Las cifras reportadas inicialmente por la compañía para 2024 presentaban unas pérdidas de 197 millones de euros, lo que supondría que en 2025 habría reducido en un 24% sus números rojos. La reexpresión de las cuentas de 2024 se ha realizado a efectos comparativos y para reflejar los criterios contables ligados a los casi 2.300 millones de euros en préstamos estatales al 0% de interés que recibió Navantia para prefinanciar los programas de modernización militar que le fueron adjudicados por el Gobierno el año pasado.
Navantia achaca las pérdidas al efecto de las filiales internacionales, principalmente en Reino Unido, en su primer año de implementación del plan operativo para la integración de los activos industriales adquiridos en enero del año pasado, en referencia a la compra de los activos de los astilleros Harland and Wolff por 93 millones de libras (unos 110 millones de euros al cambio actual).

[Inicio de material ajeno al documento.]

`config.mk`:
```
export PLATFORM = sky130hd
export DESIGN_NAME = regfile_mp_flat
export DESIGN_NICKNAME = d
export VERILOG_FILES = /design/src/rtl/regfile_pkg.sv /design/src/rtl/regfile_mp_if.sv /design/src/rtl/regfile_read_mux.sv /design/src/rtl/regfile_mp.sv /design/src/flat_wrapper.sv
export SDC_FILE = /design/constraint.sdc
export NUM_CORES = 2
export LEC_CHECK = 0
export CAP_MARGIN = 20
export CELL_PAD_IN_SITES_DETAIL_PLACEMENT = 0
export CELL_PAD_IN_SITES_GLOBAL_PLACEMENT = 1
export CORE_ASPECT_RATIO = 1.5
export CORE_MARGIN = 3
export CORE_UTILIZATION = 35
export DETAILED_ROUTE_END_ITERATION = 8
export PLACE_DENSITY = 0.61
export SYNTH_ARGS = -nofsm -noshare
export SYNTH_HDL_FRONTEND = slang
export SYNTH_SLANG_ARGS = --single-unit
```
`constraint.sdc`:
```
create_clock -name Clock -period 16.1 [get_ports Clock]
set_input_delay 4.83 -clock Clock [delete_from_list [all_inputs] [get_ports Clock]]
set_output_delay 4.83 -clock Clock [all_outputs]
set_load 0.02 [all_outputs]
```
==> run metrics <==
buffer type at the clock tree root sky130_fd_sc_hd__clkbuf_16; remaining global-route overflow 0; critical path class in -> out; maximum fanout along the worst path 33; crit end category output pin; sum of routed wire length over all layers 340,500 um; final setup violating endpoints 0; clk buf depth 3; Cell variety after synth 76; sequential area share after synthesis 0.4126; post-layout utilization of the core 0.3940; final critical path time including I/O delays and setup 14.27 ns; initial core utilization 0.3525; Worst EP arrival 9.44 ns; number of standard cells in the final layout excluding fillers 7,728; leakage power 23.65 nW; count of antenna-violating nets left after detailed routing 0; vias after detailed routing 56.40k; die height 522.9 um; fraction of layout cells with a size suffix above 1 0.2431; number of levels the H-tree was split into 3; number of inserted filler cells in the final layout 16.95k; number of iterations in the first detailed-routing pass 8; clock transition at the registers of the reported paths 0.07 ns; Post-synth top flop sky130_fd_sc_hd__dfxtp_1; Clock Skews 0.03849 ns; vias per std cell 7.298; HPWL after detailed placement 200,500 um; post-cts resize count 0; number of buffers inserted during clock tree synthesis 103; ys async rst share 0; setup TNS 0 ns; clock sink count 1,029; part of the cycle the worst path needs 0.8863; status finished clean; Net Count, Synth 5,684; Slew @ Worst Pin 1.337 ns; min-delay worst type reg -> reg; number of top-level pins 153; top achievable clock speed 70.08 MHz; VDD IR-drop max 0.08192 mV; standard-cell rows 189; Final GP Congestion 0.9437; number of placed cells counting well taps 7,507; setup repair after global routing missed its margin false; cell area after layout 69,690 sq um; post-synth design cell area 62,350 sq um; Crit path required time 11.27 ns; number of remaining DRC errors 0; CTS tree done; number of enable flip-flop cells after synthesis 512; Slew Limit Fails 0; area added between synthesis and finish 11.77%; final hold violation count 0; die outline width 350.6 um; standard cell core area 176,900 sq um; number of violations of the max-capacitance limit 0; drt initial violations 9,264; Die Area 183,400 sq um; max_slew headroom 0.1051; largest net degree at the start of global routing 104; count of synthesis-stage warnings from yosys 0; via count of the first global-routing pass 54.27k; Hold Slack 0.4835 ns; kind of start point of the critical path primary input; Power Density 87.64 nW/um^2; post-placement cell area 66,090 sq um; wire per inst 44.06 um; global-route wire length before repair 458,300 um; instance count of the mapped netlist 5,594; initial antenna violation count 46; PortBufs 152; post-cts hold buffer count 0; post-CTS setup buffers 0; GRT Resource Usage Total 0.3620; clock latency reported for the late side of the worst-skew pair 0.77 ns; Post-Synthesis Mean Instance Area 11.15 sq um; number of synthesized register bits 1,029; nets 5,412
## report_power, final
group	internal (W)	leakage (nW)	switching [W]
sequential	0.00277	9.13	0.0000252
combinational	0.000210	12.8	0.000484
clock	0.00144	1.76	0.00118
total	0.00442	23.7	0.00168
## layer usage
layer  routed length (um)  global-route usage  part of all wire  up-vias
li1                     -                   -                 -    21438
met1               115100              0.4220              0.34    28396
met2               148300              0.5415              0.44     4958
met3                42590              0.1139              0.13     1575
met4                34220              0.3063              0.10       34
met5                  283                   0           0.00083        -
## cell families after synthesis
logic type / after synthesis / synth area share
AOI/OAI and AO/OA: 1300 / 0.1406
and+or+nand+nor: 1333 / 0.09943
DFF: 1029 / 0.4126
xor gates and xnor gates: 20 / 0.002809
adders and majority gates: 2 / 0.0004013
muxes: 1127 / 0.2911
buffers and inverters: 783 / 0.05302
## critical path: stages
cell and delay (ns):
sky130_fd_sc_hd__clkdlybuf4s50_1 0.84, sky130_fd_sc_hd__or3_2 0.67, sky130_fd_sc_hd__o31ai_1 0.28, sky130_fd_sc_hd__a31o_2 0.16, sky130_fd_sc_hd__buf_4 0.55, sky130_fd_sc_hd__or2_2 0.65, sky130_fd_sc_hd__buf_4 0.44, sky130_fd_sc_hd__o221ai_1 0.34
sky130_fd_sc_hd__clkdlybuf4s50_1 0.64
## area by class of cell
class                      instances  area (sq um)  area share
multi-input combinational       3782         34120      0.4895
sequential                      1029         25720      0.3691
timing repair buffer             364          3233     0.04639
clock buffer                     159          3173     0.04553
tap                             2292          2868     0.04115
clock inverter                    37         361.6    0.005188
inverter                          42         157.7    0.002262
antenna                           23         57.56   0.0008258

A todo estol la constructora naval señala que la cartera de pedidos consolidada del grupo creció hasta los 12.826 millones de euros, un 57% más en comparación con los 8.163 millones registrados al cierre de 2024.
En cuanto a la contratación efectiva en 2025, es decir, los pedidos firmados en ese año, cerró con una cifra récord de 6.627 millones de euros, lo que supone multiplicar por cuatro los contratos suscritos en 2024. Navantia achaca este incremento al aumento de las adjudicaciones de Defensa en España y a la «consolidación» de su posición mercados internacionales.
En 2025, la actividad generada por Navantia se tradujo en 29.435 empleos directos, indirectos e inducidos, con una aportación al PIB nacional de unos 1.850 millones de euros.